What the task asks: The data below holds the lines to copy: everything from the line containing "net_count_synth = 556" to the line containing "rrSetupSlack_ps = -30", both ends included, set down exactly.

Listed entries:
====

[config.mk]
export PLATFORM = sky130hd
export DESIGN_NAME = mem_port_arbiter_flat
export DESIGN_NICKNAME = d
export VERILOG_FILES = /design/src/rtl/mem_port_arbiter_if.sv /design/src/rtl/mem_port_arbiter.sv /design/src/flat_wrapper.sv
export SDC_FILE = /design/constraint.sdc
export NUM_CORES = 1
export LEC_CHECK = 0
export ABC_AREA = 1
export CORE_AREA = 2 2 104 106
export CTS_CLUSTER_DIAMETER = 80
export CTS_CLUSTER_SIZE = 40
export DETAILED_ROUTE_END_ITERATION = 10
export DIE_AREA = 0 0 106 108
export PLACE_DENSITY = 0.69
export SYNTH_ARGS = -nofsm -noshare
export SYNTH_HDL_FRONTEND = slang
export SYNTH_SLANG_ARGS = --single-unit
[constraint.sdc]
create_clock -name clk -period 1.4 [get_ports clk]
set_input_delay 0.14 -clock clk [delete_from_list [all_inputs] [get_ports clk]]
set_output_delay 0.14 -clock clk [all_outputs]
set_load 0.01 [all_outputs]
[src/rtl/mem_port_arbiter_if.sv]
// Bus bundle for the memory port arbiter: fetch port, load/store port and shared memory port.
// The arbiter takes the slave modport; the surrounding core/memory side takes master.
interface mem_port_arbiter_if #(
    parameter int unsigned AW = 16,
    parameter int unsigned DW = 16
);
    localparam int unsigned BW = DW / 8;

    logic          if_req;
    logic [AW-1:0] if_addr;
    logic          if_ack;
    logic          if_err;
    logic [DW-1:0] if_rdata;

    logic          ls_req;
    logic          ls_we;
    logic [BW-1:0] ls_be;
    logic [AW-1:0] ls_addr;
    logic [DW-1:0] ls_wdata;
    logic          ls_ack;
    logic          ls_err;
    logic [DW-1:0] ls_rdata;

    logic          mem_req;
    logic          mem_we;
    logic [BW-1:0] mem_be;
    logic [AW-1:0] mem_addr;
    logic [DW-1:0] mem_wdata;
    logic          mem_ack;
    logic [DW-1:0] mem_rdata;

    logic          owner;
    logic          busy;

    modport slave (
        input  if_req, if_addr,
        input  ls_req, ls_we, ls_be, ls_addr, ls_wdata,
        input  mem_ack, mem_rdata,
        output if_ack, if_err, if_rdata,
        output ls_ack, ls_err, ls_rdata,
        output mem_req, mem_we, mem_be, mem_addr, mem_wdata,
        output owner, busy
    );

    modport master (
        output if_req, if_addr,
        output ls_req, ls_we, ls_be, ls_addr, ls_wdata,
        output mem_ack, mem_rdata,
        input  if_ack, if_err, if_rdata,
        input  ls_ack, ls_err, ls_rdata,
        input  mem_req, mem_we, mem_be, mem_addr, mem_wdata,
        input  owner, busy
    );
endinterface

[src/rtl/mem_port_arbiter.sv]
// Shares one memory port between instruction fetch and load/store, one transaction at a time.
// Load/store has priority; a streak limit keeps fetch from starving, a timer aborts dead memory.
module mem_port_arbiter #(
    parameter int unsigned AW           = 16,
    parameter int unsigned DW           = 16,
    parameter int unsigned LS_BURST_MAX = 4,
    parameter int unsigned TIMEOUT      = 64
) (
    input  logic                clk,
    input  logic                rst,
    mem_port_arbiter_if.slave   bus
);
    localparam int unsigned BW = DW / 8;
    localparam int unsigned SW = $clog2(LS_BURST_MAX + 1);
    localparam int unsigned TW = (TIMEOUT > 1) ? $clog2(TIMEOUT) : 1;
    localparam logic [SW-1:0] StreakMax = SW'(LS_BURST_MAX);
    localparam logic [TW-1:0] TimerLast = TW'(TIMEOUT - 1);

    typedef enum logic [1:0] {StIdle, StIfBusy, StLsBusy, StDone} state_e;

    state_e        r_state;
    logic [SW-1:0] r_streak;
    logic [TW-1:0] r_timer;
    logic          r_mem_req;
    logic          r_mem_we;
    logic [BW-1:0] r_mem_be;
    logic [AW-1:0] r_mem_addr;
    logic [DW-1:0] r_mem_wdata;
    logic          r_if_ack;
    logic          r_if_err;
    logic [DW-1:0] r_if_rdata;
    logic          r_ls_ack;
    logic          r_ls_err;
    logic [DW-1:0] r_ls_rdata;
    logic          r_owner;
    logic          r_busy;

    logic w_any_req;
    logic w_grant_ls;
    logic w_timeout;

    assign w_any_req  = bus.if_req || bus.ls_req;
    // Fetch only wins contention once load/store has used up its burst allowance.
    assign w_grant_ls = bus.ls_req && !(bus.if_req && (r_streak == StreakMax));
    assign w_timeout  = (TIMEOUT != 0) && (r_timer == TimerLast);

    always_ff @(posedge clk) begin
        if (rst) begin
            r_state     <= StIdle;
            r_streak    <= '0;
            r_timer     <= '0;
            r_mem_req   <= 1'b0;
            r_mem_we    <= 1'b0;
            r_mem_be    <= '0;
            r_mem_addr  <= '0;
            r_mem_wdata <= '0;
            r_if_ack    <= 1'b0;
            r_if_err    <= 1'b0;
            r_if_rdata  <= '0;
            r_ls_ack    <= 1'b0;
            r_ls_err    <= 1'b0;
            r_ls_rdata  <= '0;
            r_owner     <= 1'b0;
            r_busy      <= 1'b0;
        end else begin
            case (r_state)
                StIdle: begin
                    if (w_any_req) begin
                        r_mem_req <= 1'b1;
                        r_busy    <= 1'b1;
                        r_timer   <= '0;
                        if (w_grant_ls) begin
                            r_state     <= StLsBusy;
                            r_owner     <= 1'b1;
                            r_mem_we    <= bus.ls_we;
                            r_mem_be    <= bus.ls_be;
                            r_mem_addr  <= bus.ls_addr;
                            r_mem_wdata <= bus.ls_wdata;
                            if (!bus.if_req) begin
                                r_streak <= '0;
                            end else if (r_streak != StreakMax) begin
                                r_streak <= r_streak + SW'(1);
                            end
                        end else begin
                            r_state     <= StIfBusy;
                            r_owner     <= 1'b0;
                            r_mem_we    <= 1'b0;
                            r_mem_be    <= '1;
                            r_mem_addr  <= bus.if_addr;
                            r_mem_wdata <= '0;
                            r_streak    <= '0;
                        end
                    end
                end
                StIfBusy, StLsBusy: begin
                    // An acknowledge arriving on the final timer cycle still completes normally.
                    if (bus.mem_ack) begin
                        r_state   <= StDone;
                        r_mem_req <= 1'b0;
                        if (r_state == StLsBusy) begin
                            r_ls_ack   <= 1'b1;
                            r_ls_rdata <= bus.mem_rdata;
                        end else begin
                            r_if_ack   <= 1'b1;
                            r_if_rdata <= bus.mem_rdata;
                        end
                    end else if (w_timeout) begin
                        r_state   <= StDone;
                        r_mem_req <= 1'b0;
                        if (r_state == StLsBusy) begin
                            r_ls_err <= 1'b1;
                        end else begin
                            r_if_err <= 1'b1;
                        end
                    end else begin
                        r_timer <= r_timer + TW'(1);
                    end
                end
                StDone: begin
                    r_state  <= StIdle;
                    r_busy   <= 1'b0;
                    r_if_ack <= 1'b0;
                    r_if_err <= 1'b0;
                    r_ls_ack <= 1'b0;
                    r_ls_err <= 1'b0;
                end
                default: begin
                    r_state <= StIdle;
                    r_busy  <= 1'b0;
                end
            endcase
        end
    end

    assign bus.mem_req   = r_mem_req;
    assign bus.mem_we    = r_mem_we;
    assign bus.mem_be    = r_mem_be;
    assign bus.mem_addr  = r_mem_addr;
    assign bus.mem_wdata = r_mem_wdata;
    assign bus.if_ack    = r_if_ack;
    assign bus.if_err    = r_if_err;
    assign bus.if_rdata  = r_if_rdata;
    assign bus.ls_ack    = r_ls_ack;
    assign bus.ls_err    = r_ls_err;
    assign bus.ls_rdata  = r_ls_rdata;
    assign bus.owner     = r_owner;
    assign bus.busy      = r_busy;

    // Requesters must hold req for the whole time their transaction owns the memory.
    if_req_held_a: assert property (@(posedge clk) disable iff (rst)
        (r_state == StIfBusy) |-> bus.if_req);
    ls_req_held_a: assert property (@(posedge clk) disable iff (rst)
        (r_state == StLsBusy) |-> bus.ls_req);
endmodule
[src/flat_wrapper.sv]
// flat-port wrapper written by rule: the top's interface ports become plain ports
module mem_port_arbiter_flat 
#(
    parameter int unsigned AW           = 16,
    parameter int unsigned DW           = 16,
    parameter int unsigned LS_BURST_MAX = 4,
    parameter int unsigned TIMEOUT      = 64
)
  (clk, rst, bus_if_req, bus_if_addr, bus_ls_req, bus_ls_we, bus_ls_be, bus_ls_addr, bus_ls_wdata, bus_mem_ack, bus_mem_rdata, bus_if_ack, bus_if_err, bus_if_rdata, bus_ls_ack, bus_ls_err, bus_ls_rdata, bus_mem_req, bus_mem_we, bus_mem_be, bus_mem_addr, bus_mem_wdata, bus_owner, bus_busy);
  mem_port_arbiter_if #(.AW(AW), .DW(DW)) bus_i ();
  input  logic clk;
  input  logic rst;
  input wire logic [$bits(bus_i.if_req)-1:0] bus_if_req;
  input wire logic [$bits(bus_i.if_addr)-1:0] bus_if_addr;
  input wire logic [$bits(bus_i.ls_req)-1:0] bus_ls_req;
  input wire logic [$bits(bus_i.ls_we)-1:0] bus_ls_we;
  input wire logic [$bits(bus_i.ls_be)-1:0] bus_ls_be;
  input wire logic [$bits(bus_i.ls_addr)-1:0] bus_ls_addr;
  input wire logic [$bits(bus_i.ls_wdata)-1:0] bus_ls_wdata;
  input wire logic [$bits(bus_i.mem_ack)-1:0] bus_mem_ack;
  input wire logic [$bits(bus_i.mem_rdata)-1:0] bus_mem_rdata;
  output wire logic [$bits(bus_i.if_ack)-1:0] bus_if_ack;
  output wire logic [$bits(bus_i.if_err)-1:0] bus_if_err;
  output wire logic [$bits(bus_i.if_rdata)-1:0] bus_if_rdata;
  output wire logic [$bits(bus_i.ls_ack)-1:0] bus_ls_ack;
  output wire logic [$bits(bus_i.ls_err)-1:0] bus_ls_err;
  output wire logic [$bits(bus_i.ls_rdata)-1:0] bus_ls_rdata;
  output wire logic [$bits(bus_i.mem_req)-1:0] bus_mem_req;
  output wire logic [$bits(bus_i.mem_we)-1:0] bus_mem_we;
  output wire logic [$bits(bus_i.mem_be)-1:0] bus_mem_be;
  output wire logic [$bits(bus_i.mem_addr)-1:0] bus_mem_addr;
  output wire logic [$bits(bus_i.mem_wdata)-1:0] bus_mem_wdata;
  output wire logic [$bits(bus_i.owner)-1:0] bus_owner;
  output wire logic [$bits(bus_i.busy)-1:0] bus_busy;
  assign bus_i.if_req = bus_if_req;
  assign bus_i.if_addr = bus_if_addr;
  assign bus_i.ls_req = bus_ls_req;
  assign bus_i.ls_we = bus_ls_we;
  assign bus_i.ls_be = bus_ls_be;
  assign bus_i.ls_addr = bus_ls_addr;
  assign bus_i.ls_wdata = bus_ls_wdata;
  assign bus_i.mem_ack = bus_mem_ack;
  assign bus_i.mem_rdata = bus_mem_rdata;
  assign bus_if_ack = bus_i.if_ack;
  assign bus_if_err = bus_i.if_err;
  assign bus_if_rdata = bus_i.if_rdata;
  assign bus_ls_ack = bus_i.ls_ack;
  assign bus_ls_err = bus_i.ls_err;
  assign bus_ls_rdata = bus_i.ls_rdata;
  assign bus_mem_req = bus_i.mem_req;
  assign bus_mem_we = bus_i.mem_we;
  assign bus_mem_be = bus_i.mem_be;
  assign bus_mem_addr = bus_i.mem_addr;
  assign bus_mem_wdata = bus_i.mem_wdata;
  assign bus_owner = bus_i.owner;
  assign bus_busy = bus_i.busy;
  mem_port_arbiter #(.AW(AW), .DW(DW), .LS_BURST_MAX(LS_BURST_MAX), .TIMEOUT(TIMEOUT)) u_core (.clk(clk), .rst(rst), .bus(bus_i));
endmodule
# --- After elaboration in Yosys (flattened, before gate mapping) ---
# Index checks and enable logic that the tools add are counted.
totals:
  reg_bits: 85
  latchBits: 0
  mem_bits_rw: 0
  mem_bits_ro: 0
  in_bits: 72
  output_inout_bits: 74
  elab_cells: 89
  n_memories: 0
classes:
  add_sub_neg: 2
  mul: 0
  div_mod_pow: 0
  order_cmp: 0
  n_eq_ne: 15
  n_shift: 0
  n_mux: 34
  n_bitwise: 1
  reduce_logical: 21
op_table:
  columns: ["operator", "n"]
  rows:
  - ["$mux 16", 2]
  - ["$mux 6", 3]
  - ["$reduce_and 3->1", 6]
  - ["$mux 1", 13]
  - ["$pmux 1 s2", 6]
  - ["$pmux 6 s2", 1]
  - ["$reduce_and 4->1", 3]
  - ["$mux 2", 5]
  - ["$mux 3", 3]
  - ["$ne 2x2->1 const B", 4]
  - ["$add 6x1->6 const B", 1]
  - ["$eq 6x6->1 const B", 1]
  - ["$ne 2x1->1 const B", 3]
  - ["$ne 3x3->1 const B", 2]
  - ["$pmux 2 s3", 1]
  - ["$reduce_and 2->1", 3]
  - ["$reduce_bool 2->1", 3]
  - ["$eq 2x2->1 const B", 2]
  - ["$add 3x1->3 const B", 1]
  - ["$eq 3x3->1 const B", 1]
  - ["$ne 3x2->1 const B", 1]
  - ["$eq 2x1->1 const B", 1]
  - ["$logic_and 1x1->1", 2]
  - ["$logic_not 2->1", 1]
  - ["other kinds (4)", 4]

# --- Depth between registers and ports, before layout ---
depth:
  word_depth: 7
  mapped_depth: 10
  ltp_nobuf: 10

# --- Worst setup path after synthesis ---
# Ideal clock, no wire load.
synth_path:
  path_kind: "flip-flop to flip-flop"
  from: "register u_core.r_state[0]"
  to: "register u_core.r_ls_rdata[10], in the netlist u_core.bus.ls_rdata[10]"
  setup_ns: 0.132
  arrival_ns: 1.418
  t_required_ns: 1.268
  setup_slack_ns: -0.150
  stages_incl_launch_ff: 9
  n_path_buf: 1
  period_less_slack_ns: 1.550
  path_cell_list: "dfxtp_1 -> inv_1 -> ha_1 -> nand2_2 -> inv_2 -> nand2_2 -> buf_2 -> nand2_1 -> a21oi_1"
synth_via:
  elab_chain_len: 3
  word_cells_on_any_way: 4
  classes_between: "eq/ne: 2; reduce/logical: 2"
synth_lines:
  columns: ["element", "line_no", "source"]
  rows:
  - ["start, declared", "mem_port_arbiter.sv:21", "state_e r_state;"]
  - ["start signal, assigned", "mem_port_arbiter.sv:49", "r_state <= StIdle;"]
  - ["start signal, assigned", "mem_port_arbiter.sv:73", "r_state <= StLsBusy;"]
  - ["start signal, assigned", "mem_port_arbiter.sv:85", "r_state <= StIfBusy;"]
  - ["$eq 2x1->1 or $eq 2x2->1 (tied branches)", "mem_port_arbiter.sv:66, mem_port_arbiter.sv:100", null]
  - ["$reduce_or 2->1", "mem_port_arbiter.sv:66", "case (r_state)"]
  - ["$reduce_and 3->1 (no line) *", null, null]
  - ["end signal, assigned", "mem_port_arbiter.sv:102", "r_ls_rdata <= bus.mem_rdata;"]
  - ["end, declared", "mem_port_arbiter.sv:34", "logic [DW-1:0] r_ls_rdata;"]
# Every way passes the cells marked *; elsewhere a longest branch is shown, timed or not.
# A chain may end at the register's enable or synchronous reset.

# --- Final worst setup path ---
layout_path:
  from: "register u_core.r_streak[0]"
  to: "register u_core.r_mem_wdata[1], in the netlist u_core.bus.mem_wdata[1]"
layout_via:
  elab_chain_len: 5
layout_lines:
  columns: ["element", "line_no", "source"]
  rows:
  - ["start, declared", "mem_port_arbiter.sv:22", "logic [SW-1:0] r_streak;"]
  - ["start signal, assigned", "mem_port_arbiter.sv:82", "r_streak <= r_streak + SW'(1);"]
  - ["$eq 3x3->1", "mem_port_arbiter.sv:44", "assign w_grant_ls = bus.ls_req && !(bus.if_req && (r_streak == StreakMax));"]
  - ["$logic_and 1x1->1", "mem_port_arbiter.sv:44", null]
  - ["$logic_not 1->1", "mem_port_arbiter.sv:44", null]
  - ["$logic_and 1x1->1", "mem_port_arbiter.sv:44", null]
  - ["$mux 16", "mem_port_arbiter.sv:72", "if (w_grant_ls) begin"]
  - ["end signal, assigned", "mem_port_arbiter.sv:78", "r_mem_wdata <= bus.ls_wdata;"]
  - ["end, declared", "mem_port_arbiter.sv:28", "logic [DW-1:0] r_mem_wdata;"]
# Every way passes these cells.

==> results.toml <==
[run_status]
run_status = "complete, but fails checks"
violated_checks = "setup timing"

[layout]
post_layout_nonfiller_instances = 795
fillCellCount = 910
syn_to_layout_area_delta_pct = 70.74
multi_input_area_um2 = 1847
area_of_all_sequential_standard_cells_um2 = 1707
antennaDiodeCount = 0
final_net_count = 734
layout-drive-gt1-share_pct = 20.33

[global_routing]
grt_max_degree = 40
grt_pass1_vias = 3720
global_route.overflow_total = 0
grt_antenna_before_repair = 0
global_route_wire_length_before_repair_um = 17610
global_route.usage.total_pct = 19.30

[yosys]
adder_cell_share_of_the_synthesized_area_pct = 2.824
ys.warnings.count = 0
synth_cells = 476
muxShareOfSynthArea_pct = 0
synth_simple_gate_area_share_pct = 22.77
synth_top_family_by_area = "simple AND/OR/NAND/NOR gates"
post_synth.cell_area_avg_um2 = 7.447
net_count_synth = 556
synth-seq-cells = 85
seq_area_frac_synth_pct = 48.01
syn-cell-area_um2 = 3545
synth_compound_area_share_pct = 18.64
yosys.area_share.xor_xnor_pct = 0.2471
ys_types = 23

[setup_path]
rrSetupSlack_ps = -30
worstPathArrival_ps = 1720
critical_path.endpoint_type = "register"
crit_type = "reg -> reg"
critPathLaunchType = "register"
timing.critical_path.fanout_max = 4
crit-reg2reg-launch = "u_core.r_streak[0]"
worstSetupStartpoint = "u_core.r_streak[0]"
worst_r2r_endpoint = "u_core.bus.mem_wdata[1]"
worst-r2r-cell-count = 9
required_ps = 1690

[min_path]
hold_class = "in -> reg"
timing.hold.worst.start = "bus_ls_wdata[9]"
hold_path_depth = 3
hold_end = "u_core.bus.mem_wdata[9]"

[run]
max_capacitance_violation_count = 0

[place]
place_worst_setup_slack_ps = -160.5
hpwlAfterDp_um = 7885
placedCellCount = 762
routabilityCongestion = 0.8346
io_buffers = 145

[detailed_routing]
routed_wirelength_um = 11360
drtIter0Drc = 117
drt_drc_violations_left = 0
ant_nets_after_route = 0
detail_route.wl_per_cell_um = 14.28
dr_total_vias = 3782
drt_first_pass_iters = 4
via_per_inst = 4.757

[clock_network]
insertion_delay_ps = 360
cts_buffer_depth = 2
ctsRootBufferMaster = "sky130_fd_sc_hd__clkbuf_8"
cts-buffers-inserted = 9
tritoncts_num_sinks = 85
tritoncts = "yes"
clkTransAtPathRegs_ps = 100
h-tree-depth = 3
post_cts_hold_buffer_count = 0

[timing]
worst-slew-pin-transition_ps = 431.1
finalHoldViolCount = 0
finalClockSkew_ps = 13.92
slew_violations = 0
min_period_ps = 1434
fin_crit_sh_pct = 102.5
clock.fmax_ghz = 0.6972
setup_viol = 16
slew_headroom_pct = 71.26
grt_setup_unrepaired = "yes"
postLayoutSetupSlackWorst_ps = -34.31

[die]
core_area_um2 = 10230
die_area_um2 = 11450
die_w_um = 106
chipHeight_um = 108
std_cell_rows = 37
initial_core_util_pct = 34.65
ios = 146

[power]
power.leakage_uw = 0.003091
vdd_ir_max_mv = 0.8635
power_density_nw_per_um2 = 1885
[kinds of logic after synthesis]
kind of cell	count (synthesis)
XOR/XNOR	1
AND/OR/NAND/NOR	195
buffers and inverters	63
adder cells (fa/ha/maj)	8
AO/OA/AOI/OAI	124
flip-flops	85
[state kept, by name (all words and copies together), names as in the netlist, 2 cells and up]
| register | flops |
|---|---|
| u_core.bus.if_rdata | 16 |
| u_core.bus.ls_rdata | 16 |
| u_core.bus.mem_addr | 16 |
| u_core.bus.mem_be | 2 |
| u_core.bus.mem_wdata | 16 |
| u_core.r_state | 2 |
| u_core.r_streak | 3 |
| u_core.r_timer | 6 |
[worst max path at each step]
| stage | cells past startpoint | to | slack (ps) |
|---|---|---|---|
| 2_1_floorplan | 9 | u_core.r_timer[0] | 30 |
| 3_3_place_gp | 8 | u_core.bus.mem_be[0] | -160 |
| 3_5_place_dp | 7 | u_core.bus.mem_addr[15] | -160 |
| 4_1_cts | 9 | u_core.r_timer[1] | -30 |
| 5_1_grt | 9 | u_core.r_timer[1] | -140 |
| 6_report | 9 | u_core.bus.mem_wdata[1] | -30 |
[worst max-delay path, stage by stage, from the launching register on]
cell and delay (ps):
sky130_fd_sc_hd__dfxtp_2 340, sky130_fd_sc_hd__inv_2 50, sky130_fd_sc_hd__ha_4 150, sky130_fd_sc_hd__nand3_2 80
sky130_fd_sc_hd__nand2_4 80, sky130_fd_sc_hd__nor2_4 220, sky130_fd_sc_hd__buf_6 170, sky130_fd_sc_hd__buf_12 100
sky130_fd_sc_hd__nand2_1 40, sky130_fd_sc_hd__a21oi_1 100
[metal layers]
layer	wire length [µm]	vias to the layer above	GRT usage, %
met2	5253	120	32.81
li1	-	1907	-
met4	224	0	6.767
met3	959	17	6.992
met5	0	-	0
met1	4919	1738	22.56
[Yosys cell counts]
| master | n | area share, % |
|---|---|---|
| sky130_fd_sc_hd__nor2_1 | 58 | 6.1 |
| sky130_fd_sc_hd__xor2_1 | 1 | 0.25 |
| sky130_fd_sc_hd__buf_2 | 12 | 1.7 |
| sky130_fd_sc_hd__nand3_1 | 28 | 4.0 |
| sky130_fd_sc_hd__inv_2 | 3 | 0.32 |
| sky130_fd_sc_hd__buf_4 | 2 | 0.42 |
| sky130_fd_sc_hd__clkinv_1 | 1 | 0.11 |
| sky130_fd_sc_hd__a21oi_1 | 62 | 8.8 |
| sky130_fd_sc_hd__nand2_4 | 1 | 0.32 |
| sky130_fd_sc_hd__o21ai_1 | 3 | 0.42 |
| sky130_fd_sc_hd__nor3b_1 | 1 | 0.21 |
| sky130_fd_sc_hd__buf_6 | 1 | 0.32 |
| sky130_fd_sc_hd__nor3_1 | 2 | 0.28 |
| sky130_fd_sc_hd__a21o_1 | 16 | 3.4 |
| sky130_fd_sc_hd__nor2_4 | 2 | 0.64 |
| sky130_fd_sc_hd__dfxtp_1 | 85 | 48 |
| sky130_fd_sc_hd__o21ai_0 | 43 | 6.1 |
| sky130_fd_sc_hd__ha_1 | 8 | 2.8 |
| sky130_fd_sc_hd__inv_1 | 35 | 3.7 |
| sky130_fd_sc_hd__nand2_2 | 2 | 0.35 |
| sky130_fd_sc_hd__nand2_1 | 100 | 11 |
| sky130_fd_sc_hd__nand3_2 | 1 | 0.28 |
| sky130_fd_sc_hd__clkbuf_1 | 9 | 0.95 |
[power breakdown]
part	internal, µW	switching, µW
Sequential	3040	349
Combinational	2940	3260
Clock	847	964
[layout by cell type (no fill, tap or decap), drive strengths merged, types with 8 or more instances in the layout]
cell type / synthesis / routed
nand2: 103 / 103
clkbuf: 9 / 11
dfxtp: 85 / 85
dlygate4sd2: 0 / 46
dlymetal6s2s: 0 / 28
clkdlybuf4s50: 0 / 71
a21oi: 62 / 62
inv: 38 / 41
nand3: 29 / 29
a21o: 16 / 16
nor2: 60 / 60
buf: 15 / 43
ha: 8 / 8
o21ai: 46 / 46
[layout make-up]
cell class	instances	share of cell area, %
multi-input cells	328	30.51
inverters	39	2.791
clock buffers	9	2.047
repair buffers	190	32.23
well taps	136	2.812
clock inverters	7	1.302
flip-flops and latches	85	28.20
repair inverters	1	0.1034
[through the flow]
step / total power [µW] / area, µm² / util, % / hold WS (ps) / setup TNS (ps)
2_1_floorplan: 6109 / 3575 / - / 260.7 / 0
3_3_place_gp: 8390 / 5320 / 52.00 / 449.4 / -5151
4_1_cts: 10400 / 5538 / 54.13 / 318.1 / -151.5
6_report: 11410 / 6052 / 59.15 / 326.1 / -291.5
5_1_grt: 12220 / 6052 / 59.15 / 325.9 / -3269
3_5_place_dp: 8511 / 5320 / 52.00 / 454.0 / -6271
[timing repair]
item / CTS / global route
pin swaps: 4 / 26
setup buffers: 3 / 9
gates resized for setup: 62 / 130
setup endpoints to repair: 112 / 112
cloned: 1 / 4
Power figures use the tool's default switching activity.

====

Answer to this exercise:
net_count_synth = 556
synth-seq-cells = 85
seq_area_frac_synth_pct = 48.01
syn-cell-area_um2 = 3545
synth_compound_area_share_pct = 18.64
yosys.area_share.xor_xnor_pct = 0.2471
ys_types = 23

[setup_path]
rrSetupSlack_ps = -30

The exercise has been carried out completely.